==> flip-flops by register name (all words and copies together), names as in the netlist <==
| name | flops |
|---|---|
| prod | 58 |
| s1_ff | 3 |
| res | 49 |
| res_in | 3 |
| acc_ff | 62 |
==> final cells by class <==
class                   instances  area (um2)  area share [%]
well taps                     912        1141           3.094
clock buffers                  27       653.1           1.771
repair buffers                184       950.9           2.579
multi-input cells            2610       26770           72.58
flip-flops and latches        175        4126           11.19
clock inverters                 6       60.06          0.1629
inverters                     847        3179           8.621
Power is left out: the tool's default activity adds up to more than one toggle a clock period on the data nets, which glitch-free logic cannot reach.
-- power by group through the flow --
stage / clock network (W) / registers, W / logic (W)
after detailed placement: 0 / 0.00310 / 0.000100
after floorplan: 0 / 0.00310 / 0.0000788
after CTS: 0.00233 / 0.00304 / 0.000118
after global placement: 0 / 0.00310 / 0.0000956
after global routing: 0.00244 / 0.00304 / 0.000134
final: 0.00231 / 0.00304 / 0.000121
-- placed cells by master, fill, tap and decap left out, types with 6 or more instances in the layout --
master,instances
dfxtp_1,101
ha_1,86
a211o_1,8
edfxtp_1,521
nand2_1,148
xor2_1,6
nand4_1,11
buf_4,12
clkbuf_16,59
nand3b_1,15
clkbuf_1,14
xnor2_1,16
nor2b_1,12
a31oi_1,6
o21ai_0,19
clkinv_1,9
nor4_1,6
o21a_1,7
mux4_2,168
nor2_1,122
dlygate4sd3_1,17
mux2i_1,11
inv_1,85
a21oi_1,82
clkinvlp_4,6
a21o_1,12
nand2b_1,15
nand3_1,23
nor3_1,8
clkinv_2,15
File: src/rtl/tep_pkg.sv
// ----------------------------------------------------------------------------
// tep_pkg: shared types and constants of the timed event player
// Input and result codes, field widths and the sequencer state type.
// ----------------------------------------------------------------------------
package tep_pkg;

  localparam int MAX_EVENTS_DEF = 64;
  localparam int RESULT_CAP     = 64;
  localparam int CAP_W          = $clog2(RESULT_CAP + 1);

  localparam int FUNC_W = 3;
  localparam int STAT_W = 2;
  localparam int TIME_W = 24;
  localparam int VAL_W  = 32;

  typedef enum logic [FUNC_W-1:0] {
    FN_INSERT = 3'd0,
    FN_PLAY   = 3'd1,
    FN_TICK   = 3'd2,
    FN_STOP   = 3'd3,
    FN_CLEAR  = 3'd4
  } func_t;

  typedef enum logic [STAT_W-1:0] {
    ST_EMIT    = 2'd0,
    ST_NO_PLAY = 2'd1,
    ST_NO_STOP = 2'd2,
    ST_FULL    = 2'd3
  } status_t;

  typedef enum logic [1:0] {
    S_IDLE,
    S_SCAN,
    S_DRAIN
  } state_t;

endpackage

File: src/rtl/tep_store.sv
// ----------------------------------------------------------------------------
// tep_store: event store
// One write port and one registered read port over onset and value pairs.
// ----------------------------------------------------------------------------
module tep_store #(
  parameter int DEPTH = tep_pkg::MAX_EVENTS_DEF,
  parameter int AW    = (DEPTH > 1) ? $clog2(DEPTH) : 1
) (
  input  logic                      clk,
  input  logic                      we,
  input  logic [AW-1:0]             waddr,
  input  logic [tep_pkg::TIME_W-1:0] wonset,
  input  logic [tep_pkg::VAL_W-1:0]  wvalue,
  input  logic                      re,
  input  logic [AW-1:0]             raddr,
  output logic [tep_pkg::TIME_W-1:0] ronset,
  output logic [tep_pkg::VAL_W-1:0]  rvalue
);
  import tep_pkg::*;

  logic [TIME_W-1:0] onsets [DEPTH];
  logic [VAL_W-1:0]  values [DEPTH];

  always_ff @(posedge clk) begin
    if (we) begin
      onsets[waddr] <= wonset;
      values[waddr] <= wvalue;
    end
  end

  // read data holds while re is low, so a stalled scan keeps its entry
  always_ff @(posedge clk) begin
    if (re) begin
      ronset <= onsets[raddr];
      rvalue <= values[raddr];
    end
  end

endmodule

File: src/rtl/timed_event_player.sv
// ----------------------------------------------------------------------------
// timed_event_player: millisecond event sequencer
// Stores onset and value pairs in insertion order and emits the events whose
// onset matches the new play time on each play and tick, one compare per stored entry.
// ----------------------------------------------------------------------------
//  channel  | handshake           | payload
//  ---------+---------------------+------------------------------------------
//  input    | in_valid / in_ready | func onset value has_start start_time
//  result   | out_valid/out_ready | status event_value event_time
//           |                     | still_playing last
//
// insert, stop, clear and ignored codes give no result unless they fail; an error
// result is held and handed out from the drain state. play and tick scan the store:
// the single store read port and the onset compare behind it look at one stored entry
// per cycle, then the last compare and the hand-off of the held match follow.
// a held match behind an untaken output result pauses the scan until it is taken.
// reset clears all control state; store contents stay undefined, no sweep.
module timed_event_player #(
  parameter int MAX_EVENTS = tep_pkg::MAX_EVENTS_DEF
) (
  input  logic                       clk,
  input  logic                       rst,
  input  logic                       in_valid,
  output logic                       in_ready,
  input  logic [tep_pkg::FUNC_W-1:0] func,
  input  logic [tep_pkg::TIME_W-1:0] onset,
  input  logic [tep_pkg::VAL_W-1:0]  value,
  input  logic                       has_start,
  input  logic [tep_pkg::TIME_W-1:0] start_time,
  output logic                       out_valid,
  input  logic                       out_ready,
  output logic [tep_pkg::STAT_W-1:0] status,
  output logic [tep_pkg::VAL_W-1:0]  event_value,
  output logic [tep_pkg::TIME_W-1:0] event_time,
  output logic                       still_playing,
  output logic                       last
);
  import tep_pkg::*;

  localparam int AW = (MAX_EVENTS > 1) ? $clog2(MAX_EVENTS) : 1;
  localparam int CW = $clog2(MAX_EVENTS + 1);

  state_t state, state_next;

  logic [CW-1:0]     event_count;
  logic [TIME_W-1:0] latest_onset;
  logic [TIME_W-1:0] play_time;
  logic              running;
  logic              ever_started;
  logic              table_present;

  logic [CW-1:0]     idx;
  logic              rd_vld;
  logic [CAP_W-1:0]  match_cnt;

  logic              pend_valid;
  logic [STAT_W-1:0] pend_status;
  logic [VAL_W-1:0]  pend_value;
  logic [TIME_W-1:0] pend_time;

  logic [TIME_W-1:0] rd_onset;
  logic [VAL_W-1:0]  rd_value;

  logic              acc, full, do_scan, err, wr_en;
  logic [STAT_W-1:0] err_code;
  logic [TIME_W-1:0] tick_base, tick_time;
  logic              out_free, advance, issue, hit, move_mid, move_end;

  // ---- input decode ----
  always_comb begin
    acc       = in_valid && in_ready;
    full      = (event_count == CW'(MAX_EVENTS));
    tick_base = (func == FN_PLAY) ? (has_start ? start_time : '0) : play_time;
    tick_time = tick_base + TIME_W'(1);
    do_scan   = 1'b0;
    err       = 1'b0;
    err_code  = ST_FULL;
    wr_en     = 1'b0;
    unique case (func)
      FN_INSERT: begin
        wr_en = acc && !full;
        err   = acc && full;
      end
      FN_PLAY: begin
        do_scan  = acc && table_present;
        err      = acc && !table_present;
        err_code = ST_NO_PLAY;
      end
      FN_TICK: begin
        do_scan = acc && running;
      end
      FN_STOP: begin
        err      = acc && !ever_started;
        err_code = ST_NO_STOP;
      end
      default: begin
      end
    endcase
  end

  // ---- sequencer next state ----
  always_comb begin
    state_next = state;
    unique case (state)
      S_IDLE: begin
        if (do_scan) state_next = S_SCAN;
        else if (err) state_next = S_DRAIN;
      end
      S_SCAN: begin
        if (advance && !issue) state_next = S_DRAIN;
      end
      S_DRAIN: begin
        if (!pend_valid || out_free) state_next = S_IDLE;
      end
      default: state_next = S_IDLE;
    endcase
  end

  // ---- sequencer outputs ----
  always_comb begin
    in_ready = (state == S_IDLE);
    out_free = !out_valid || out_ready;
    advance  = !pend_valid || out_free;
    issue    = 1'b0;
    hit      = 1'b0;
    move_end = 1'b0;
    unique case (state)
      S_SCAN: begin
        issue = advance && (idx < event_count) && (match_cnt < CAP_W'(RESULT_CAP));
        hit   = advance && rd_vld && (rd_onset == play_time)
                && (match_cnt < CAP_W'(RESULT_CAP));
      end
      S_DRAIN: begin
        move_end = pend_valid && out_free;
      end
      default: begin
      end
    endcase
    // a new match pushes the held one out, which is then known not to be last
    move_mid = hit && pend_valid;
  end

  tep_store #(
    .DEPTH (MAX_EVENTS),
    .AW    (AW)
  ) u_store (
    .clk    (clk),
    .we     (wr_en),
    .waddr  (event_count[AW-1:0]),
    .wonset (onset),
    .wvalue (value),
    .re     (issue),
    .raddr  (idx[AW-1:0]),
    .ronset (rd_onset),
    .rvalue (rd_value)
  );

  always_ff @(posedge clk) begin
    if (rst) begin
      state <= S_IDLE;
    end else begin
      state <= state_next;
    end
  end

  // ---- player state ----
  always_ff @(posedge clk) begin
    if (rst) begin
      event_count   <= '0;
      latest_onset  <= '0;
      play_time     <= '0;
      running       <= 1'b0;
      ever_started  <= 1'b0;
      table_present <= 1'b0;
    end else if (acc) begin
      case (func)
        FN_INSERT: begin
          if (!full) begin
            event_count   <= event_count + CW'(1);
            table_present <= 1'b1;
            if (onset > latest_onset) latest_onset <= onset;
          end
        end
        FN_PLAY: begin
          if (!table_present) begin
            play_time <= '0;
          end else begin
            play_time    <= tick_time;
            ever_started <= 1'b1;
            running      <= (latest_onset > tick_time);
          end
        end
        FN_TICK: begin
          if (running) begin
            play_time <= tick_time;
            running   <= (latest_onset > tick_time);
          end
        end
        FN_STOP: begin
          if (ever_started) running <= 1'b0;
        end
        FN_CLEAR: begin
          running       <= 1'b0;
          event_count   <= '0;
          latest_onset  <= '0;
          table_present <= 1'b0;
        end
        default: begin
        end
      endcase
    end
  end

  // ---- scan counters ----
  always_ff @(posedge clk) begin
    if (rst) begin
      idx       <= '0;
      rd_vld    <= 1'b0;
      match_cnt <= '0;
    end else if (do_scan) begin
      idx       <= '0;
      rd_vld    <= 1'b0;
      match_cnt <= '0;
    end else if (state == S_SCAN && advance) begin
      rd_vld <= issue;
      if (issue) idx <= idx + CW'(1);
      if (hit) match_cnt <= match_cnt + CAP_W'(1);
    end
  end

  // ---- held result, one match behind the scan ----
  always_ff @(posedge clk) begin
    if (rst) begin
      pend_valid <= 1'b0;
    end else if (err || hit) begin
      pend_valid <= 1'b1;
    end else if (move_end) begin
      pend_valid <= 1'b0;
    end
  end

  always_ff @(posedge clk) begin
    if (err) begin
      pend_status <= err_code;
      pend_value  <= '0;
      pend_time   <= '0;
    end else if (hit) begin
      pend_status <= ST_EMIT;
      pend_value  <= rd_value;
      pend_time   <= play_time;
    end
  end

  // ---- output register ----
  always_ff @(posedge clk) begin
    if (rst) begin
      out_valid <= 1'b0;
    end else if (move_mid || move_end) begin
      out_valid <= 1'b1;
    end else if (out_ready) begin
      out_valid <= 1'b0;
    end
  end

  always_ff @(posedge clk) begin
    if (move_mid || move_end) begin
      status        <= pend_status;
      event_value   <= pend_value;
      event_time    <= pend_time;
      still_playing <= running;
      last          <= move_end;
    end
  end

  // ---- assertions ----
  a_idle_empty: assert property (@(posedge clk) disable iff (rst)
    in_ready |-> !pend_valid)
    else $error("held result left over while taking a new item");

  a_count_bound: assert property (@(posedge clk) disable iff (rst)
    event_count <= CW'(MAX_EVENTS))
    else $error("event count beyond store depth");

  a_error_last: assert property (@(posedge clk) disable iff (rst)
    $rose(out_valid) && (status != ST_EMIT) |-> last)
    else $error("error result not marked last");

  a_cap: assert property (@(posedge clk) disable iff (rst)
    match_cnt <= CAP_W'(RESULT_CAP))
    else $error("match count beyond result cap");

endmodule

File: config.mk
export PLATFORM = sky130hd
export DESIGN_NAME = timed_event_player
export DESIGN_NICKNAME = d
export VERILOG_FILES = /design/src/rtl/tep_pkg.sv /design/src/rtl/tep_store.sv /design/src/rtl/timed_event_player.sv
export SDC_FILE = /design/constraint.sdc
export NUM_CORES = 2
export LEC_CHECK = 0
export BUFFER_PORTS_ARGS = -buffer_cell sky130_fd_sc_hd__clkbuf_2
export CAP_MARGIN = 20
export CORE_MARGIN = 3
export CORE_UTILIZATION = 30
export DETAILED_ROUTE_END_ITERATION = 16
export PLACE_DENSITY_LB_ADDON = 0.05
export REMOVE_ABC_BUFFERS = 1
export SYNTH_ARGS = -nofsm -noshare
export SYNTH_HDL_FRONTEND = slang
export SYNTH_SLANG_ARGS = --single-unit
export TNS_END_PERCENT = 50
File: constraint.sdc
create_clock -name clk -period 17.8 [get_ports clk]
set_input_delay 1.78 -clock clk [delete_from_list [all_inputs] [get_ports clk]]
set_output_delay 1.78 -clock clk [all_outputs]
set_load 0.05 [all_outputs]
# Yosys cells after proc, flatten, opt, wreduce, memory -nomap -nowiden
# Memories as Yosys holds them, arrays and structs flattened. A register that Yosys moved wholly into a read port is not among the register bits.
# Index checks and enable logic that the tools add are counted.
# classes
n_addsub,4
n_lt_le_gt_ge,4
eq_ne,16
mux,36
n_reduce_logical,43
# ops
cell,count
two-way mux 24 bit,6
one-hot mux 24 bit (2 select lines),2
> comparator 24 bit,2
adder 24 x 1 -> 24 bit (second input constant),1
equality test 24 bit,1
adder 7 x 1 -> 7 bit (second input constant),3
logical AND 1 bit,16
two-way mux 1 bit,14
inequality test 2 bit (second input constant),7
one-hot mux 7 bit (2 select lines),1
two-way mux 2 bit,6
AND reduction 3 bit,4
nonzero test 2 bit,5
AND reduction 4 bit,2
equality test 7 bit (second input constant),1
< comparator 7 bit,1
< comparator 7 bit (second input constant),1
two-way mux 7 bit,1
equality test 3 x 2 -> 1 bit (second input constant),2
zero test 1 bit,6
one-hot mux 2 bit (3 select lines),1
logical OR 1 bit,4
one-hot mux 1 bit (2 select lines),2
one-hot mux 1 bit (4 select lines),1
other kinds (12),13
# totals
regBits,195
mem_bits_rw,3584
in_bits,88
out_inout_bits,62
word_cells,125
memories,2
# memory_table
name,words,word_bits,rd,rd_ports_with_merged_regs,wr,line_no,source
u_store.values,64,32,1,1,1,tep_store.sv:22,logic [VAL_W-1:0] values [DEPTH];
u_store.onsets,64,24,1,1,1,tep_store.sv:21,logic [TIME_W-1:0] onsets [DEPTH];

# Logic depth before layout (Yosys ltp)
# depth
word_depth,10
ltp_mapped,21
depth_no_buf,17

# Modules after synthesis
# A second synthesis with hierarchy kept.
# unflattened
hier_cells,6700
area_unflattened_um2,146260.3
# by_module_without_submodules
mod,instances,cells_each,area_per_inst_um2,seq_area_each_um2
tep_store,1,5783,136981.4,109304.8
timed_event_player,1,917,9278.9,4524.3

# Worst setup path before layout
# No wires, ideal clock.
# synth_timing
kind,input port to flip-flop
start,in func[2] in the netlist's numbering
end,mem u_store.onsets[15][0] (enable)
setup_time_ns,0.608
arrival_time_ns,7.775
required_time_ns,17.192
slack_ns,9.417
stages,4
path_buffers,1
path_cell_list,buf_2 nor2_1 nand3_1 nor4_1
# synth_between
elab_chain_len,4
# synth_lines
item,line_no,source
"start, declared",timed_event_player.sv:25,"input logic [tep_pkg::FUNC_W-1:0] func,"
zero test 3 bit,timed_event_player.sv:79,unique case (func)
two-way mux 1 bit,timed_event_player.sv:79,
two-way mux 1 bit,tep_store.sv:25,if (we) begin
two-way mux 1 bit (implied by the code),tep_store.sv:26,onsets[waddr] <= wonset;
"end, declared",tep_store.sv:21,
# No other way between the ends.

# Worst setup path after layout
# layout_timing
start,reg idx[1]
end,"reg u_store.rvalue[20] in the netlist's numbering (read register of u_store.values), data pin"
# layout_between
elab_chain_len,4
# layout_lines
item,line_no,source
"start, declared",timed_event_player.sv:52,logic [CW-1:0] idx;
"start signal, assigned",timed_event_player.sv:226,if (issue) idx <= idx + CW'(1);
< comparator 7 bit,timed_event_player.sv:129,issue = advance && (idx < event_count) && (match_cnt < CAP_W'(RESULT_CAP));
logical AND 1 bit (2 in a row),timed_event_player.sv:129,
two-way mux 1 bit,timed_event_player.sv:127,unique case (state)
"end, declared",tep_store.sv:17,output logic [tep_pkg::VAL_W-1:0] rvalue
# Several ways; a longest one is shown, not always the timed one.
# A chain may end at the register's enable or synchronous reset.

==> impl_metrics.toml <==
[synthesis]
ys_async_sr_fraction_pct = 0
synthCells = 6145
yosysWarnings = 0
ys.flop_type = "edfxtp_1"
seq_area_frac_synth_pct = 77.5
postSynthAreaPerCell_sq_um = 23.9
synth_top_area_cell = "edfxtp_1"
synth_edf_count = 3702
synth_area_leaders = "edfxtp_1, mux4_2, dfxtp_1, mux2i_1, nor2_1"
ys_ff_latch = 3835
synth_area_sq_mm = 0.147
synth_top_area_share_pct = 75.7
synth.distinct_cells = 68

[global_routing]
grt_pass1_wl_mm = 640
grt_overflow_total = 0
grt_max_degree = 121
antenna_found_initial = 46
grt_usage_pct = 18.6
grt_pass1_vias = 72000

[die]
core_area_sq_mm = 0.487
placementRows = 256
die_w_microns = 706
dieArea_sq_mm = 0.498
io_pins = 150
start_util_pct = 30.2
dieHeight_microns = 706

[pwr]
p_switching_uw = 3900
p_sw_share_pct = 20.7
p_comb_share_pct = 1.2
p_leak_uw = 0.0510
clock_power_share_pct = 46.4
power_frac_seq_pct = 52.4
p_int_uw = 15000
power_density_mw_per_mm2 = 110
ir_worst_vdd_mv = 0.0851

[timing]
setup_viol = 0
fin_crit_ps = 6120
worst_pin_slew_ps = 1210
timing.fmax_mhz = 163
finalHoldViolations = 0
max_slew_margin_pct = 19.3
skew_ps = 101
finalMaxSlewViolations = 0
period_share_pct = 34.4
grt_setup_unrepaired = "false"

[route]
final_antenna_net_count = 0
first_pass_iters = 5
num_vias = 68400
post_drt_via_cell_ratio = 5.05
wire_per_inst_microns = 34.6
drc = 0
drt-total-wl_mm = 469
dr.first_iter.drc_count = 6379

[place]
io_buffers = 149
dp_hpwl_mm = 266
gp_congestion = 0.748
dp.cells = 12700
placed_cell_area_sq_mm = 0.157

[clocking]
cts_tree = "yes"
clock-sinks = 3835
clock-root-buffer = "clkbuf_16"
clk_pin_slew_ps = 60
holdBufCountCts = 0
post_cts_resized = 0
clockBufferDepth = 4
clock_latency_ps = 1020
htreeDepth = 5
cts_buffers = 440
postCtsSetupRepairBufs = 0

[final_layout]
areaGrowthSynthToFinish_pct = 16.7
drive_gt1_share_pct = 32.6
seqCellArea_sq_mm = 0.114
fin_util_pct = 35.2
fin_cells = 13600
fillerInstances = 44800
nets = 6852
final_area_sq_mm = 0.171
multi_input_area_sq_mm = 0.0321

[worst_setup_path]
crit_required_ps = 18490
cp-start-kind = "flip-flop"
crit_type = "flip-flop to flip-flop"
arrival_ps = 6810
end_kind = "flip-flop"
path_max_fanout = 116

[run]
cap_violations = 0

[run_status]
status = "complete, no violations"

[worst_hold_path]
hp-class = "flip-flop to flip-flop"
## cells in the mapped netlist (all sizes together) (6+ instances only)
library cell	instances
a21oi	59
xor2	31
or3	7
nand3	33
o21ai	18
a2bb2oi	12
inv	46
mux4	1176
nand2b	29
and3	26
nor3	18
dfxtp	133
xnor2	26
buf	118
clkbuf	197
ha	55
nor2b	6
nor4	11
o21a	8
edfxtp	3702
nand2	56
nand4	27
a21o	15
nor2	199
mux2i	84
## cell usage in the layout, fill, tap and decap left out, drive strengths merged, types with 5 or more instances in the layout
cell type and count:
nor2b 6, edfxtp 3702, nand4 27, nand3 33, ha 55, nor3 18
clkinv 206, nor4 11, xnor2 26, bufinv 28, a2bb2oi 12, a22oi 5
nand2 56, or3 7, and2 5, o21ai 18, and3 26, mux2i 84
o21a 8, buf 290, a21oi 59, clkbuf 708, a21o 15, nor2 199
diode 14, mux4 1176, nand2b 29, inv 62, dfxtp 133, xor2 31
clkinvlp 13
## final timing paths
kind	start	to	slack, ps	cells past startpoint
setup / recovery	idx[1]	u_store.rvalue[20]	11680	7
hold / removal	pend_time[7]	event_time[7]	400	0
setup reg to reg	idx[1]	u_store.rvalue[20]	11680	7
hold reg to reg	pend_time[7]	event_time[7]	400	0
## power groups by stage
stage	clock network, uW	registers (uW)	logic (uW)
after global placement	0	10100	230
after CTS	9060	9890	241
after floorplan	0	10100	41.0
final	8760	9890	235
after detailed placement	0	10100	241
after global routing	9420	9890	261
## per-layer routing
layer  vias up  track usage, %  part of all wire, %
li1      27600               -                    -
met1     38400            26.6                   45
met2      1925            30.2                   48
met3       491            3.29                  5.5
met4         4            3.15                  1.7
met5         -               0               0.0072
## per-stage QoR
stage / total power [uW] / setup slack, ps / hold WS (ps) / TNS [ps]
floorplan: 10100 / -21080 / 400 / -2511500
global route: 19600 / 11450 / 417 / 0
finish: 18900 / 11680 / 404 / 0
CTS: 19200 / 11360 / 406 / 0
detailed placement: 10300 / 11480 / 416 / 0
global placement: 10300 / 11280 / 406 / 0
## logic make-up after synthesis
kind of cell / Yosys count / share of synthesized area [%]
DFF: 3835 / 77.5
muxes: 1261 / 18.6
and+or+nand+nor: 428 / 1.38
buffers and inverters: 362 / 1.02
AOI/OAI and AO/OA: 145 / 0.652
xor gates and xnor gates: 57 / 0.360
adders and majority gates: 57 / 0.483
## registers in the layout, indices dropped and copies added (netlist names), 7 cells and up
register / flops
event_count: 7
event_time: 24
event_value: 32
idx: 7
latest_onset: 24
match_cnt: 7
pend_time: 24
pend_value: 32
play_time: 24
u_store.onsets: 1536
u_store.ronset: 24
u_store.rvalue: 32
u_store.values: 2048
## critical path, cell delays in order, from the launching register on
cell	delay (ps)
dfxtp_4	900
buf_4	840
buf_4	760
buf_4	810
buf_12	610
mux4_2	430
mux4_2	560
mux4_2	480
## area by class of cell
class                           count  share of cell area, %
Multi-Input combinational cell   1948                   18.7
Sequential cell                  3835                   66.4
Antenna cell                       14                 0.0204
Clock buffer                      561                   6.85
Clock inverter                    262                   1.25
Timing Repair Buffer              437                   1.98
Inverter                           47                  0.109
Tap cell                         6450                   4.71
(Power assumes the default switching activity.)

▶ _Directions for this task_: Starting with the first line of the listing above and ending with the line that holds "flip-flops and latches", return those lines exactly as written, both included.

▶ _Answer section_:
==> flip-flops by register name (all words and copies together), names as in the netlist <==
| name | flops |
|---|---|
| prod | 58 |
| s1_ff | 3 |
| res | 49 |
| res_in | 3 |
| acc_ff | 62 |
==> final cells by class <==
class                   instances  area (um2)  area share [%]
well taps                     912        1141           3.094
clock buffers                  27       653.1           1.771
repair buffers                184       950.9           2.579
multi-input cells            2610       26770           72.58
flip-flops and latches        175        4126           11.19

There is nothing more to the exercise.